The first night, you cried and cried. We tried everything and you wouldn’t stop. We didn’t know what was wrong! You were so tiny and so sad. My exhausted, hormonal brain was overwhelmed with the fact that you will feel sadness in your life that I can’t fix. I thought to myself “what have I done?!” and I felt guilt over bringing you into a world that will hurt you one day. This is a classic mama move, by the way. You’ll see me read too much meaning into things and draw outlandish parallels your whole life. Sorry bub.

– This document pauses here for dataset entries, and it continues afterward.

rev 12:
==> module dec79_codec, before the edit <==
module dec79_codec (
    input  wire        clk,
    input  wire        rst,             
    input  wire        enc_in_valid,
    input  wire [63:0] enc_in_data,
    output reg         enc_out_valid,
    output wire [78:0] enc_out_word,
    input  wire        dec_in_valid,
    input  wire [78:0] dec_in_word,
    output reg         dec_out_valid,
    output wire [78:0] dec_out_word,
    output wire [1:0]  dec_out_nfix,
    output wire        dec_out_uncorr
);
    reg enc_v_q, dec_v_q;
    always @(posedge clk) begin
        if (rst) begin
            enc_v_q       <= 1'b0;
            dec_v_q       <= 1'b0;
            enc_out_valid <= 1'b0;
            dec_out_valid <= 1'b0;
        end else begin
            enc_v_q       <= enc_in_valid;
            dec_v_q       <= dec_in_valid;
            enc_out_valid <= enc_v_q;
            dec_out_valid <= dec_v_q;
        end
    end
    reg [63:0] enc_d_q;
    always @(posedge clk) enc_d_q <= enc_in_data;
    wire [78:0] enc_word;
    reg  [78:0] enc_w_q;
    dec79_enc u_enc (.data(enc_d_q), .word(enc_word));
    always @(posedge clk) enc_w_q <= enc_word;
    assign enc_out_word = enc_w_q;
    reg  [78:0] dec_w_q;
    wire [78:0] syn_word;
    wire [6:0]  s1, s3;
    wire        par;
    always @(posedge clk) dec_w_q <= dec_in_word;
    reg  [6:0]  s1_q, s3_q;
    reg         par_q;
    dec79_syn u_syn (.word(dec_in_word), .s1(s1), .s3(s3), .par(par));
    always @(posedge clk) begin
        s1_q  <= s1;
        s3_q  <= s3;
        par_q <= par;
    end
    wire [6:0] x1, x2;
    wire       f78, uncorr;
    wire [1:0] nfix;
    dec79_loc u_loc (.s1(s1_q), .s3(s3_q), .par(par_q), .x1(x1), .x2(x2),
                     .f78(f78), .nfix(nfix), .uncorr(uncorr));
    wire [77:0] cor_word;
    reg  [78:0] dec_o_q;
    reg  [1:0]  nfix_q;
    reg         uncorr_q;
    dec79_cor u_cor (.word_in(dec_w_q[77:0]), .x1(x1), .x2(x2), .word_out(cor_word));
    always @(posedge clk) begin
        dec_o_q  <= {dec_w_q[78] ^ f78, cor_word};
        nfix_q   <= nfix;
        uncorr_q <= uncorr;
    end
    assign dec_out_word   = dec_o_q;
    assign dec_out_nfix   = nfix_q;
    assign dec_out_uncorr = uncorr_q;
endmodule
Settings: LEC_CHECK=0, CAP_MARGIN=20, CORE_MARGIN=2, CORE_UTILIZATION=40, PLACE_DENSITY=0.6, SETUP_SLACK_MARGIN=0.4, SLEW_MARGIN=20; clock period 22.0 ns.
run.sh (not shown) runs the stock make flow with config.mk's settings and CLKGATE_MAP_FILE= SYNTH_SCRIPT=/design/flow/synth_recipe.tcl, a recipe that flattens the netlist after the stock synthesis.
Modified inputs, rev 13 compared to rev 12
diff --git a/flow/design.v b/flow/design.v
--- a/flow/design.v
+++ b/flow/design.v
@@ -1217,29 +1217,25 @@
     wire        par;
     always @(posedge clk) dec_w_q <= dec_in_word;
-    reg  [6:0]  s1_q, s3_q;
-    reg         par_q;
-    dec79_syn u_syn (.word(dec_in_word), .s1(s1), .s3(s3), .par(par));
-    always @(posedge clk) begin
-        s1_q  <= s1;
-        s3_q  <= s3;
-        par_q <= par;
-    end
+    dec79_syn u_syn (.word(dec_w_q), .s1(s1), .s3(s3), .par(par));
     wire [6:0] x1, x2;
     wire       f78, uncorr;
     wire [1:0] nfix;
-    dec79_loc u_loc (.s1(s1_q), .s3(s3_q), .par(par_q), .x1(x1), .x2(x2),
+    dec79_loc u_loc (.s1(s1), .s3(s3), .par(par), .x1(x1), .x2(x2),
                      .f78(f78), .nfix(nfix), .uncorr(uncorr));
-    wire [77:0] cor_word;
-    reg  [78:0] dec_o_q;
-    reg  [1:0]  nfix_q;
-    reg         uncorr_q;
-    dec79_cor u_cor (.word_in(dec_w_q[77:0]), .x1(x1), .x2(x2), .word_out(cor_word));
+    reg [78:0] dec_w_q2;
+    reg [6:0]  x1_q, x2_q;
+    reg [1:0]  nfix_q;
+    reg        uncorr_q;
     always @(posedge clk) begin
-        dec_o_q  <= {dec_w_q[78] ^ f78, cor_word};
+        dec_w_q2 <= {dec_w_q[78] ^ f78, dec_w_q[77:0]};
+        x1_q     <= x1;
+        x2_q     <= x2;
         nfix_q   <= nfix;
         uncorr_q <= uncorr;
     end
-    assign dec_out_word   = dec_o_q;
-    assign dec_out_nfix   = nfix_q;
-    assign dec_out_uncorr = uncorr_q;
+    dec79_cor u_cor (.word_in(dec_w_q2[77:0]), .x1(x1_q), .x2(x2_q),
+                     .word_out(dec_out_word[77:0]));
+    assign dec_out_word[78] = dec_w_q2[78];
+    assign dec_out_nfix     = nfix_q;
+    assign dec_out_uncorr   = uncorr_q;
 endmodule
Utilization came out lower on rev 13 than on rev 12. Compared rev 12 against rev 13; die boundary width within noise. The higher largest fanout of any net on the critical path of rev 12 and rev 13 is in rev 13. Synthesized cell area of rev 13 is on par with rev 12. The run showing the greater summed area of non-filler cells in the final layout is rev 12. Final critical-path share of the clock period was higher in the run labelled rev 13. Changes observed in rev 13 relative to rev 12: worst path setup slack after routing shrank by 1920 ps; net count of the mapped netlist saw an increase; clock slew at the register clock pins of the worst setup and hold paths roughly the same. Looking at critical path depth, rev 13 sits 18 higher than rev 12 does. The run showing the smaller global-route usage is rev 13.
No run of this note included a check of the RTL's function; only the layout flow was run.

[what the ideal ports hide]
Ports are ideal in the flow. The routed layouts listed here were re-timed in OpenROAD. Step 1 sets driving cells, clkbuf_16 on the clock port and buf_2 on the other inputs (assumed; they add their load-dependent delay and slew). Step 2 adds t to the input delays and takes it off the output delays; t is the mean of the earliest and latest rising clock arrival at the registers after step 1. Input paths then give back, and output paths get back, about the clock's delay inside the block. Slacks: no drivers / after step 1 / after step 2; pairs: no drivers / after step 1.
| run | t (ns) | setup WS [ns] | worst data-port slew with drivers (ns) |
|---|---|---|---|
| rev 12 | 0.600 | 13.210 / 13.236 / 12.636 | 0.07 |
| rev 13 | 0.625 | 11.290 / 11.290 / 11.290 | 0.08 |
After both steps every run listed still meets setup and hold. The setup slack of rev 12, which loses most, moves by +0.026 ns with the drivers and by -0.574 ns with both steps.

But I realize that I won’t be able to fix everything for you. I can’t take away the pain, but I can be there. I can love you fiercely (and I will always love you so fiercely, my boy) and I can be there. I know that this is what Jesus speaks to me in painful experiences in my life. Everything might not be perfect, it might not be painless, it might not be what I hope or expect, but He will never leave me through it. And He will never leave you through anything you face. He will stay. Jesus will weep with us and He will stay. Sometimes presence is enough.
I guess I’m getting a little ahead of myself here with the life lessons on your first birthday letter. For now I am grateful that the most stress you experience is when I take away the paper you furiously stuff in your mouth.

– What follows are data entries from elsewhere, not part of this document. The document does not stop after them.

This design comes from an exercise in tuning for small area, a short achievable clock period and few clock cycles per item on the open sky130 flow, not from production work.
Power is estimated from default activity; no workload was simulated.

## v6
==> flow/design.v <==
module dedup_sort (
    input  wire        clk,
    input  wire        rst,           
    input  wire        in_valid,
    output wire        in_ready,
    input  wire [39:0] in_id,
    input  wire        in_skip,
    input  wire        in_last,
    output wire        out_valid,
    input  wire        out_ready,
    output wire        out_type,      
    output wire [39:0] out_id,
    output wire [4:0]  out_count,
    output wire [3:0]  out_inv,
    output wire        out_skip,
    output wire        out_last
);
    localparam integer N = 16;
    integer i;
    reg [39:0] nids [0:N-1];    
    reg        sk   [0:N-1];    
    reg        fo   [0:N-1];    
    reg [3:0]  rk   [0:N-1];    
    reg        rdy;
    reg        s1_v;
    reg [39:0] s1_id;
    reg        s1_skip;
    reg        s1_last;
    reg [3:0]  s1_idx;
    reg [4:0]  acnt;        
    reg        lock;        
    reg [4:0]  ucnt;        
    wire fire  = in_valid && rdy;
    wire alast = in_last || (acnt == 5'd15);
    function [1:0] cmp40;
        input [39:0] na;
        input [39:0] b;
        reg   [63:0] g, p;
        reg          anyg;
        integer k, w;
        begin
            anyg = |(na & b);
            for (k = 0; k < 64; k = k + 1) begin
                if (k < 40) begin
                    g[k] = na[k] && b[k];
                    p[k] = na[k] || b[k];
                end else begin
                    g[k] = 1'b0;
                    p[k] = 1'b1;
                end
            end
            for (w = 32; w >= 1; w = w / 2)
                for (k = 0; k < w; k = k + 1) begin
                    g[k] = g[2*k+1] || (p[2*k+1] && g[2*k]);
                    p[k] = p[2*k+1] && p[2*k];
                end
            cmp40 = {g[0], p[0] && !anyg};
        end
    endfunction
    function [4:0] pc16;
        input [15:0] v;
        reg   [1:0] s2 [0:7];
        reg   [2:0] s4 [0:3];
        reg   [3:0] s8 [0:1];
        integer k;
        begin
            for (k = 0; k < 8; k = k + 1) s2[k] = {1'b0, v[2*k]} + {1'b0, v[2*k+1]};
            for (k = 0; k < 4; k = k + 1) s4[k] = {1'b0, s2[2*k]} + {1'b0, s2[2*k+1]};
            for (k = 0; k < 2; k = k + 1) s8[k] = {1'b0, s4[2*k]} + {1'b0, s4[2*k+1]};
            pc16 = {1'b0, s8[0]} + {1'b0, s8[1]};
        end
    endfunction
    reg [15:0] lt, eq, evm, ltc;
    reg        dup;
    reg [4:0]  pos;
    reg        uniq;
    wire       s2_first = (s1_idx == 4'd0);
    always @(*) begin
        for (i = 0; i < N; i = i + 1) begin
            evm[i] = (i < s1_idx);             
            {lt[i], eq[i]} = cmp40(nids[i], s1_id);
            ltc[i] = evm[i] && fo[i] && lt[i];
        end
        dup = 1'b0;
        for (i = 0; i < N; i = i + 1)
            if (evm[i] && fo[i] && eq[i]) dup = 1'b1;
        pos  = pc16(ltc);
        uniq = !s1_skip && !dup;
    end
    wire       s2_done  = s1_v && s1_last;         
    wire [4:0] s2_ucnt  = (s2_first ? 5'd0 : ucnt) + {4'd0, uniq};
    reg        pw;
    reg [3:0]  pj;
    reg [3:0]  pq;
    reg [3:0]  rke [0:N-1];
    reg        rinc;
    always @(*)
        for (i = 0; i < N; i = i + 1)
            rke[i] = (pw && pj == i) ? pq : rk[i];
    always @(posedge clk) begin
        if (s1_v) begin
            for (i = 0; i < N; i = i + 1) begin
                if (i == s1_idx) begin
                    nids[i] <= ~s1_id;
                    sk[i]  <= s1_skip;
                    fo[i]  <= uniq;
                end
            end
        end
        for (i = 0; i < N; i = i + 1) begin
            rinc = s1_v && uniq && evm[i] && !lt[i];
            if ((pw && pj == i) || rinc) rk[i] <= rke[i] + {3'd0, rinc};
        end
        pj <= s1_idx;
        pq <= pos[3:0];
    end
    always @(posedge clk) begin
        if (rst) pw <= 1'b0;
        else     pw <= s1_v;
    end
    always @(posedge clk) begin
        s1_id   <= in_id;
        s1_skip <= in_skip;
        s1_last <= alast;
        s1_idx  <= acnt[3:0];
        if (s1_v) ucnt <= s2_ucnt;
    end
    localparam [1:0] O_NONE = 2'd0;
    localparam [1:0] O_UNIQ = 2'd1;
    localparam [1:0] O_INV  = 2'd2;
    reg [1:0]  ost;
    reg [3:0]  rr;          
    reg [4:0]  kf;          
    reg [4:0]  on;          
    reg        bpend;       
    reg [4:0]  bn;          
    reg [4:0]  bu;          
    reg        ov;
    reg        o_type;
    reg [39:0] o_id;
    reg [4:0]  o_count;
    reg [3:0]  o_inv;
    reg        o_skip;
    reg        o_last;
    assign in_ready  = rdy;
    assign out_valid = ov;
    assign out_type  = o_type;
    assign out_id    = o_id;
    assign out_count = o_count;
    assign out_inv   = o_inv;
    assign out_skip  = o_skip;
    assign out_last  = o_last;
    wire can = !ov || out_ready;
    reg [39:0] u_nid;
    reg [15:0] u_hit;
    reg [15:0] evr;             
    always @(*) begin
        for (i = 0; i < N; i = i + 1)
            evr[i] = (ost == O_NONE) ? (i < s1_idx) : (i < on);
        u_nid = 40'd0;
        for (i = 0; i < N; i = i + 1) begin
            u_hit[i] = evr[i] && rke[i] == rr && !sk[i];
            if (evr[i] && rke[i] == rr && fo[i]) u_nid = u_nid | nids[i];
        end
    end
    wire [4:0]  u_cnt = pc16(u_hit);
    wire [39:0] u_id  = ~u_nid;
    wire       bypass   = (ost == O_NONE);
    wire       p_zero   = !(|ltc);                             
    wire       b_low    = uniq && p_zero;                      
    wire       b_same   = !s1_skip && !uniq && p_zero;         
    wire [39:0] f_id    = (bypass && b_low) ? s1_id : u_id;
    wire [4:0] f_cnt    = (bypass && b_low) ? 5'd1 :
                          (bypass && b_same) ? u_cnt + 5'd1 : u_cnt;
    wire       s2_any   = !s1_skip || (!s2_first && ucnt != 5'd0);
    wire       klast    = (kf == on - 5'd1);
    wire       ulast    = bypass ? (s2_ucnt == 5'd1) : ({1'b0, rr} == bu - 5'd1);
    wire       nb_ok    = bpend || s2_done;
    wire [4:0] nb_n     = bpend ? bn : {1'b0, s1_idx} + 5'd1;
    wire       nb_any   = bpend ? (bu != 5'd0) : s2_any;
    reg        sv_live;
    reg [3:0]  sv_rk;
    reg        sv_sk;
    localparam integer NS = 21;
    wire [NS-1:0] nsv [0:3];
    genvar g;
    generate
        for (g = 0; g < 4; g = g + 1) begin : g_ns
            localparam F = (g >= 2);
            localparam C = (g % 2 == 1);
            reg       fu, fi, ue, ie, st;
            reg [1:0] o;
            reg [4:0] k, a;
            reg       l, bp, sl, v, rd;
            reg [3:0] r;
            always @(*) begin
                fu = C && ((ost == O_UNIQ) || (bypass && s2_done && s2_any));
                fi = C && (ost == O_INV);
                ue = fu && ulast;
                ie = fi && klast;
                st = ((ost == O_NONE) || ie) && nb_ok;
                o = ost;
                k = fi ? kf + 5'd1 : kf;
                l = lock;
                a = acnt;
                if (F) begin
                    a = acnt + 5'd1;
                    if (alast) l = 1'b1;
                end
                if (ue) begin
                    o = O_INV;
                    k = 5'd0;
                    l = 1'b0;
                    a = 5'd0;
                end else if (st) begin
                    if (nb_any) begin
                        o = O_UNIQ;
                    end else begin
                        o = O_INV;
                        k = 5'd0;
                        l = 1'b0;
                        a = 5'd0;
                    end
                end else if (ie) begin
                    o = O_NONE;
                end
                r  = ue ? 4'd0 : fu ? rr + 4'd1 : rr;
                bp = st ? 1'b0 : (s2_done ? 1'b1 : bpend);
                sl = (s1_v && (ost == O_INV) && (s1_idx == kf[3:0]) && !fi) ? 1'b1 :
                     (fi ? 1'b0 : sv_live);
                v  = fu || fi || (ov && !C);
                rd = !l && (o != O_INV || a <= k);
            end
            assign nsv[g] = {rd, a, l, o, k, r, bp, sl, v};
        end
    endgenerate
    wire [NS-1:0] ns00 = nsv[0];
    wire [NS-1:0] ns01 = nsv[1];
    wire [NS-1:0] ns10 = nsv[2];
    wire [NS-1:0] ns11 = nsv[3];
    wire [NS-1:0] ns_f = out_ready ? ns11 : ns10;    
    wire [NS-1:0] ns_n = out_ready ? ns01 : ns00;
    wire [NS-1:0] ns_c = ov ? ns_f : ns11;
    wire [NS-1:0] ns_d = ov ? ns_n : ns01;
    wire [NS-1:0] ns   = (in_valid && rdy) ? ns_c : ns_d;
    wire       fetch_u  = can && ((ost == O_UNIQ) || (bypass && s2_done && s2_any));
    wire       fetch_i  = can && (ost == O_INV);
    wire       i_end    = fetch_i && klast;
    wire       start    = ((ost == O_NONE) || i_end) && nb_ok;
    always @(posedge clk) begin
        if (rst) begin
            rdy     <= 1'b1;
            s1_v    <= 1'b0;
            acnt    <= 5'd0;
            lock    <= 1'b0;
            ost     <= O_NONE;
            kf      <= 5'd0;
            rr      <= 4'd0;
            bpend   <= 1'b0;
            sv_live <= 1'b0;
            ov      <= 1'b0;
        end else begin
            s1_v  <= fire;
            {rdy, acnt, lock, ost, kf, rr, bpend, sv_live, ov} <= ns;
        end
    end
    always @(posedge clk) begin
        if (s1_v) begin
            sv_rk <= rk[s1_idx];
            sv_sk <= sk[s1_idx];
        end
        if (s2_done) begin
            bn <= {1'b0, s1_idx} + 5'd1;
            bu <= s2_ucnt;
        end
        if (start) on <= nb_n;
        if (fetch_u) begin
            o_type  <= 1'b0;
            o_id    <= f_id;
            o_count <= f_cnt;
            o_last  <= 1'b0;
        end else if (fetch_i) begin
            o_type  <= 1'b1;
            o_inv   <= sv_live ? sv_rk : rk[kf[3:0]];
            o_skip  <= sv_live ? sv_sk : sk[kf[3:0]];
            o_last  <= i_end;
        end
    end
endmodule
export LEC_CHECK = 0
export CAP_MARGIN = 20
export CORE_MARGIN = 2
export CORE_UTILIZATION = 40
export SETUP_SLACK_MARGIN = 1.0
export SLEW_MARGIN = 20
create_clock -name core_clock -period 30.0 [get_ports {clk}]
standard.sh (not shown) runs the stock make flow with config.mk's settings and CLKGATE_MAP_FILE= SYNTH_SCRIPT=/design/flow/synth_recipe.tcl, a recipe that flattens the netlist after the stock synthesis.
==> flow/flow/run.sh <==
#!/bin/bash
# Standard layout, with timing repair asked to aim for a shorter period than
# the clock's (the SDC is unchanged): repair_timing keeps working until each
# path has SETUP_SLACK_MARGIN ns of slack at the design's period. Ports are
# buffered with buf_2 instead of the delay cell buffer_ports picks by default.
set -euo pipefail
bash standard.sh SETUP_SLACK_MARGIN=23 \
  "BUFFER_PORTS_ARGS=-buffer_cell sky130_fd_sc_hd__buf_2" \
  finish > run_standard.log 2>&1
Setup changes, v6 to v7
==> flow/flow/run.sh <==
#!/bin/bash
# Standard layout, with timing repair asked to aim for a shorter period than
# the clock's (the SDC is unchanged): repair_timing keeps working until each
# path has SETUP_SLACK_MARGIN ns of slack at the design's period. Ports are
# buffered with buf_2 instead of the delay cell buffer_ports picks by default,
# and the clock tree uses larger sink clusters and no dummy loads.
set -euo pipefail
bash standard.sh SETUP_SLACK_MARGIN=23 \
  "BUFFER_PORTS_ARGS=-buffer_cell sky130_fd_sc_hd__buf_2" \
  "CTS_ARGS=-sink_clustering_enable -repair_clock_nets -sink_clustering_size 30 -sink_clustering_max_diameter 100 -dont_use_dummy_load" \
  finish > run_standard.log 2>&1
### Flow results
Re maximum ir drop on the vdd rail: v6 and v7 aren't equal, and the lower value belongs to v7. Delta (v7 minus v6): multi-input combinational area share up 1.8 points; minimum period implied by the final worst setup slack down 0.029 ns. Going from v6 to v7, average vias per placed instance rose about 0.9%; final cell count fell about 2.3%; post-synthesis cell count about even. The worst-case reg-to-reg path depth number comes out lower for v6 vs v7. In v7, the core utilization came out 1.9 points below the value in v6.
No run of this note included a check of the RTL's function; only the layout flow was run.

## what the ideal ports hide
No port has a modelled driver above. Below, the same layouts with a new extraction and two added sets of constraints.
Step 1 sets driving cells, clkbuf_16 on the clock port and buf_2 on the other inputs (assumed; they add their load-dependent delay and slew).
Step 2 moves the port delays by t, midway between the first and last clock arrival at a register: inputs arrive t later, outputs are due t later. That takes back most of the time a late clock gives input paths.
a / b / c = ideal ports / drivers / drivers and shift; a / b = the first two.
run	shift t [ns]	setup slack, ns	worst setup path after step 2	slew at the worst register clock pin (ns)
v6	0.829	22.662 / 22.586 / 22.294	input to register	0.07 / 0.07
v7	0.748	22.692 / 22.616 / 22.334	input to register	0.12 / 0.12
After both steps every run listed still meets setup and hold. For v6, which loses most, drivers alone change the setup slack by -0.076 ns; drivers and shift together by -0.368 ns.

I love this new phase of life with you, Ezra. I love that you are old enough to enjoy things. We’re moving out of the basic primal needs phase and into one where you start to have preferences and it is so fun. Though a little ear-shattering when you make those preferences known…at this point you’re a screamer. I’m excited to show you things and take you to new places. I love seeing your face as you are discovering this world.
You are such a deep thinker. You watch people and observe things. You like to figure things out, how they work. I can’t wait to see how that plays out in your personality. It’s ok not to have everything figured out before you jump in, bubba. And it’s ok to want to figure things out too, if that’s what brings you joy. It’s ok to be just who you are. We love just who you are!
I love that you LOVE to make me laugh. You play peek-a-boo with me and both of our sets of eyes disappear from all the half-moon squinty smiles that happen. You love when I chase you, and have started chasing me back with giggles and loud “ahhhh!” noises…I swear my heart might burst from all the joy you bring me baby boy!
I still watch you sleep all the time (15 year old Ezra says “creepy, mom”). I check for the steady rise and fall of your chest. Then I look at your sweet face that still looks like the same tiny baby I first stayed awake watching a year ago.
I can’t help it, you see, because you are a miracle. You are a miracle and you are mine.
And how does someone just get over that? I have a feeling that as you grow, no matter the frustrations of the day, I will still check on you sleeping, and you will still look like that handsome little baby in room 6 with long lashes and bags under his eyes.
Ah, I’ve typed over a thousand words that beat from my heart for you my boy. And I could go on and on.
Happy Birthday, my baby. You came to life and took me with you…you made me a mama. You’ve set me on fire and showed me brilliant colors. You have rocked our world, little love. I’m so proud to be your mama.